Deconstruction of cellulose, the most abundant plant cell wall polysaccharide, requires the cooperative activity of a large repertoire of microbial enzymes. Modular cellulases contain non-catalytic type A carbohydrate-binding modules (CBMs) that specifically bind to the crystalline regions of cellulose, thus promoting enzyme efficacy through proximity and targeting effects. Although type A CBMs play a critical role in cellulose recycling, their mechanism of action remains poorly understood. Here we produced a library of recombinant CBMs representative of the known diversity of type A modules. The binding properties of 40 CBMs, in fusion with an N-terminal GFP domain, revealed that type A CBMs possess the ability to recognize different crystalline forms of cellulose and chitin over a wide range of temperatures, pH levels, and ionic strengths. A Spirochaeta thermophila CBM64, in particular, displayed plasticity in its capacity to bind both crystalline and soluble carbohydrates under a wide range of extreme conditions. The structure of S. thermophila StCBM64C revealed an untwisted, flat, carbohydrate-binding interface comprising the side chains of four tryptophan residues in a co-planar linear arrangement. Significantly, two highly conserved asparagine side chains, each one located between two tryptophan residues, are critical to insoluble and soluble glucan recognition but not to bind xyloglucan. Thus, CBM64 compact structure and its extended and versatile ligand interacting platform illustrate how type A CBMs target their appended plant cell wall-degrading enzymes to a diversity of recalcitrant carbohydrates under a wide range of environmental conditions.
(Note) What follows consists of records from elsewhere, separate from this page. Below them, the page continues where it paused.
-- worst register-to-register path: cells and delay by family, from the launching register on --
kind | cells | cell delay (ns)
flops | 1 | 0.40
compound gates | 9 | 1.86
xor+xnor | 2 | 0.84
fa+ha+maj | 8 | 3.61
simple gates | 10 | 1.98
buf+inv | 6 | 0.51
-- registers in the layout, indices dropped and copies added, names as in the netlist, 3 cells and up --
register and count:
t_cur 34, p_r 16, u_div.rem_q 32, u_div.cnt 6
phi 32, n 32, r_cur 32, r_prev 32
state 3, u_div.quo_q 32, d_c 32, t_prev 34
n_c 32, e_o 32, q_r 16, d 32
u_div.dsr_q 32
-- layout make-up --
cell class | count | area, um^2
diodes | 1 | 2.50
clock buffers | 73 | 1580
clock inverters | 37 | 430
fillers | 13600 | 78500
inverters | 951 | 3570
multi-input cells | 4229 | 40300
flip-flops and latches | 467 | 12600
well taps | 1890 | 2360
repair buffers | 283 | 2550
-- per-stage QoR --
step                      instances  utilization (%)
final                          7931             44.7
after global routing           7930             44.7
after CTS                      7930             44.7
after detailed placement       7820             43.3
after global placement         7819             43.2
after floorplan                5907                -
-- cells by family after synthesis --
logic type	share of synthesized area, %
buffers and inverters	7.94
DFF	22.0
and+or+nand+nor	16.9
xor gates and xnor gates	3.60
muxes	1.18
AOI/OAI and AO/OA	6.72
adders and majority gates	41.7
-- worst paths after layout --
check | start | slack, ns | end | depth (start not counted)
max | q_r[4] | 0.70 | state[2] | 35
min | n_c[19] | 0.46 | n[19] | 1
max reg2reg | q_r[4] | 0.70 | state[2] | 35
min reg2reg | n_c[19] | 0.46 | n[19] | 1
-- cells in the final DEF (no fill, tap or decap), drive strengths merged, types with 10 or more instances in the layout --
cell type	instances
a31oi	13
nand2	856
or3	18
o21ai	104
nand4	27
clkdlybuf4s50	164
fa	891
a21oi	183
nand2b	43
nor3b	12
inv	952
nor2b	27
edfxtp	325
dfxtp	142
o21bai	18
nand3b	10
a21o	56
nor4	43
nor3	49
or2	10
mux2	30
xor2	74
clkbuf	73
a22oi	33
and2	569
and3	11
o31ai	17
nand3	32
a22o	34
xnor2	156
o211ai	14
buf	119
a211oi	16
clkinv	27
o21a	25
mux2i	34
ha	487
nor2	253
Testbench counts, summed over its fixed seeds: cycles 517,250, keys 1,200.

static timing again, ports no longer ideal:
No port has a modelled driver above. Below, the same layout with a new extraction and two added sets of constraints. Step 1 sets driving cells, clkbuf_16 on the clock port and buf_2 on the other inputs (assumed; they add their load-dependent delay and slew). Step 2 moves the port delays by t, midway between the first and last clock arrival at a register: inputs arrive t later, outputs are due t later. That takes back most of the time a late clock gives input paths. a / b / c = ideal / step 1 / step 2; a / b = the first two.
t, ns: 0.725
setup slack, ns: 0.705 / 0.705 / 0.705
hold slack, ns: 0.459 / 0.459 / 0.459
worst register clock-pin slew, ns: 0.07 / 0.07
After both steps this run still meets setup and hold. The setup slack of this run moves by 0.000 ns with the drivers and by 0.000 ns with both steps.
Context: an optimization exercise on an open-source flow, tuned for small area, a short achievable clock period and few clock cycles per item. The choices shown serve that exercise and are no tape-out recipe.
Power is estimated from default activity; no workload was simulated.

Setup of old:
// formant_peak_picker
module formant_peak_picker (
    input  logic                 i_clk,
    input  logic                 i_rst_n,
    input  logic                 i_cfg_we,
    input  logic [CFG_IDX_W-1:0] i_cfg_index,
    input  logic [CFG_W-1:0]     i_cfg_data,
    input  logic                 i_in_valid,
    output logic                 o_in_stall,
    input  logic [AMP_W-1:0]     i_amplitude,
    input  logic                 i_last_bin,
    output logic                 o_out_valid,
    input  logic                 i_out_stall,
    output logic [FREQ_W-1:0]    o_formant_frequency,
    output logic [SLOT_W-1:0]    o_formant_slot,
    output logic                 o_overflow
);
==> module formant_peak_picker, before the edit <==
module formant_peak_picker (
    input  logic                 i_clk,
    input  logic                 i_rst_n,
    input  logic                 i_cfg_we,
    input  logic [CFG_IDX_W-1:0] i_cfg_index,
    input  logic [CFG_W-1:0]     i_cfg_data,
    input  logic                 i_in_valid,
    output logic                 o_in_stall,
    input  logic [AMP_W-1:0]     i_amplitude,
    input  logic                 i_last_bin,
    output logic                 o_out_valid,
    input  logic                 i_out_stall,
    output logic [FREQ_W-1:0]    o_formant_frequency,
    output logic [SLOT_W-1:0]    o_formant_slot,
    output logic                 o_overflow
);
    localparam int QN = 3;
    logic [START_W-1:0] r_freq_start;
    logic [STEP_W-1:0]  r_freq_step;
    logic [MAX_W-1:0]   r_limit;         
    always_ff @(posedge i_clk) begin
        if (!i_rst_n) begin
            r_freq_start <= RST_FREQ_START;
            r_freq_step  <= RST_FREQ_STEP;
            r_limit      <= RST_MAX_FORMANT;
        end else if (i_cfg_we) begin
            case (i_cfg_index)
                CFG_FREQ_START:   r_freq_start <= START_W'(i_cfg_data);
                CFG_FREQ_STEP:    r_freq_step  <= STEP_W'(i_cfg_data);
                CFG_MAX_FORMANTS: r_limit      <= (MAX_W'(i_cfg_data) > MAX_W'(16)) ?
                                                  MAX_W'(16) : MAX_W'(i_cfg_data);
                default: begin
                end
            endcase
        end
    end
    logic               r_stall;
    logic               in_accept;
    assign in_accept = i_in_valid && !r_stall;
    logic d_valid, d_lt, d_gt, d_last;
    fpp_detect u_detect (
        .i_clk       (i_clk),
        .i_rst_n     (i_rst_n),
        .i_valid     (in_accept),
        .i_amplitude (i_amplitude),
        .i_last_bin  (i_last_bin),
        .o_valid     (d_valid),
        .o_lt        (d_lt),
        .o_gt        (d_gt),
        .o_last_bin  (d_last)
    );
    logic [2:0]         r_q [QN];
    logic [QN-1:0]      r_qv;
    logic [QN-1:0]      qv_pop;
    logic [QN-1:0]      q_wr;
    logic               go;
    logic               pop;
    logic               r_out_valid;
    assign go     = !(r_out_valid && i_out_stall);
    assign pop    = go && r_qv[0];
    assign qv_pop = pop ? {1'b0, r_qv[QN-1:1]} : r_qv;
    assign q_wr   = {QN{d_valid}} & ~qv_pop & {qv_pop[QN-2:0], 1'b1};
    always_ff @(posedge i_clk) begin
        for (int i = 0; i < QN; i++) begin
            if (q_wr[i]) begin
                r_q[i] <= {d_lt, d_gt, d_last};
            end else if (pop && i < QN - 1) begin
                r_q[i] <= r_q[i+1];
            end
        end
    end
    always_ff @(posedge i_clk) begin
        if (!i_rst_n) begin
            r_qv    <= '0;
            r_stall <= 1'b0;
        end else begin
            r_qv    <= qv_pop | q_wr;
            r_stall <= qv_pop[2] || (qv_pop[1] && (in_accept || d_valid)) ||
                       (qv_pop[0] && in_accept && d_valid);
        end
    end
    logic [POS_W-1:0]   r_pos;
    logic               r_falling;
    logic [COUNT_W-1:0] r_count;
    logic [FREQ_W-1:0]  r_freq;
    logic [SLOT_W-1:0]  r_slot;
    logic               r_ovf;
    logic               h_lt, h_gt, h_last;
    logic               active, ge3, lt4, room, peak;
    assign {h_lt, h_gt, h_last} = r_q[0];
    assign active = !r_pos[POS_W-1];
    assign ge3    = r_pos >= POS_W'(3);
    assign lt4    = r_pos < POS_W'(4);
    assign room   = r_count < COUNT_W'(r_limit);
    assign peak   = active && ge3 && h_gt && r_falling;
    always_ff @(posedge i_clk) begin
        if (!i_rst_n) begin
            r_pos       <= '0;
            r_falling   <= 1'b0;
            r_count     <= '0;
            r_out_valid <= 1'b0;
        end else begin
            if (go) begin
                r_out_valid <= pop && peak;
            end
            if (pop) begin
                if (active) begin
                    r_pos <= r_pos + POS_W'(1);
                    if (ge3) begin
                        if (h_lt) begin
                            r_falling <= 1'b1;
                        end else if (h_gt) begin
                            r_falling <= 1'b0;
                        end
                    end
                    if (peak && room) begin
                        r_count <= r_count + COUNT_W'(1);
                    end
                end
                if (h_last) begin
                    r_pos     <= '0;
                    r_falling <= 1'b0;
                    r_count   <= '0;
                end
            end
        end
    end
    always_ff @(posedge i_clk) begin
        if (pop) begin
            if (!room) begin
                r_freq <= '0;
            end else if (lt4) begin
                r_freq <= FREQ_W'(r_freq_start);
            end else begin
                r_freq <= r_freq + FREQ_W'(r_freq_step);
            end
            if (peak) begin
                r_slot <= room ? SLOT_W'(r_count) : '0;
                r_ovf  <= !room;
            end
        end
    end
    assign o_in_stall          = r_stall;
    assign o_out_valid         = r_out_valid;
    assign o_formant_frequency = r_freq;
    assign o_formant_slot      = r_slot;
    assign o_overflow          = r_ovf;
endmodule
Settings: LEC_CHECK=0, CAP_MARGIN=20, CORE_MARGIN=2, CORE_UTILIZATION=40, PLACE_DENSITY=0.6, SETUP_SLACK_MARGIN=4.2, SLEW_MARGIN=20; clock period 6.5 ns.
run.sh (not shown) runs the stock make flow with config.mk's settings and CLKGATE_MAP_FILE= SYNTH_SCRIPT=/design/flow/synth_recipe.tcl, a recipe that flattens the netlist after the stock synthesis.
No stage failed in old, and the final checks on the layout all came back clean.
Source: an optimization exercise on an open RTL-to-GDS flow (aim: small area). Production flows keep margins and buffers that such runs may drop.
The RTL was checked by simulation tests, not by an equivalence proof against the original design.
No activity file was given, so power comes from the tool's default toggle rates.

===== design/flow/design.v =====
package cfg_pkg;
    typedef logic [63:0] cmd_word_t;     
    typedef logic [31:0] rsp_word_t;     
    typedef logic [15:0] reg_addr_t;     
    typedef logic [15:0] half_t;
    typedef logic [31:0] dword_t;
    typedef logic [9:0]  dwaddr_t;
    typedef logic [3:0]  byte_en_t;
    typedef logic [31:0] period_t;
    localparam int RO_BITS   = 160;
    localparam int RW_BITS   = 160;
    localparam int REG_BYTES = RO_BITS / 8;
    localparam int RO_OFS_MAGIC    = 'h0;
    localparam int RO_OFS_BUSY     = 'h2;
    localparam int RO_OFS_COUNT    = 'h4;
    localparam int RO_OFS_RESULT   = 'h8;
    localparam int RO_OFS_RES_ADDR = 'hc;
    localparam int RO_OFS_PCIE_ID  = 'he;
    localparam int RO_OFS_ZERO     = 'h10;
    localparam int RW_OFS_MAGIC  = 'h0;
    localparam int RW_OFS_CTRL   = 'h2;
    localparam int RW_OFS_COUNT  = 'h4;
    localparam int RW_OFS_DATA   = 'h8;
    localparam int RW_OFS_ADDR   = 'hc;
    localparam int RW_OFS_PERIOD = 'h10;
    localparam half_t RO_MAGIC = 16'h2301;
    localparam half_t RW_MAGIC = 16'h6745;
    localparam dwaddr_t CLEAR_DWADDR = 10'd1;
    localparam dword_t  CLEAR_DATA   = 32'hff000105;
    typedef enum logic [1:0] {
        ARB_IDLE,
        ARB_HOST,
        ARB_TIMER
    } arb_state_t;
endpackage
Double blind microarray-based polysaccharide profiling enables parallel identification of uncharacterized polysaccharides and carbohydrate-binding proteins with unknown specificities.
Salmeán, A. A., Guillouzo, A., Duffieux, D., Jam, M., Matard-Mann, M., Larocque, R., Pedersen, H. L., Michel, G., Czjzek, M., Willats, W. G. T. & Hervé, C. (2018). Scientific Reports, 8(1), 2500.
Marine algae are one of the largest sources of carbon on the planet. The microbial degradation of algal polysaccharides to their constitutive sugars is a cornerstone in the global carbon cycle in oceans. Marine polysaccharides are highly complex and heterogeneous, and poorly understood. This is also true for marine microbial proteins that specifically degrade these substrates and when characterized, they are frequently ascribed to new protein families. Marine (meta)genomic datasets contain large numbers of genes with functions putatively assigned to carbohydrate processing, but for which empirical biochemical activity is lacking. There is a paucity of knowledge on both sides of this protein/carbohydrate relationship. Addressing this ‘double blind’ problem requires high throughput strategies that allow large scale screening of protein activities, and polysaccharide occurrence. Glycan microarrays, in particular the Comprehensive Microarray Polymer Profiling (CoMPP) method, are powerful in screening large collections of glycans and we described the integration of this technology to a medium throughput protein expression system focused on marine genes. This methodology (Double Blind CoMPP or DB-CoMPP) enables us to characterize novel polysaccharide-binding proteins and to relate their ligands to algal clades. This data further indicate the potential of the DB-CoMPP technique to accommodate samples of all biological sources.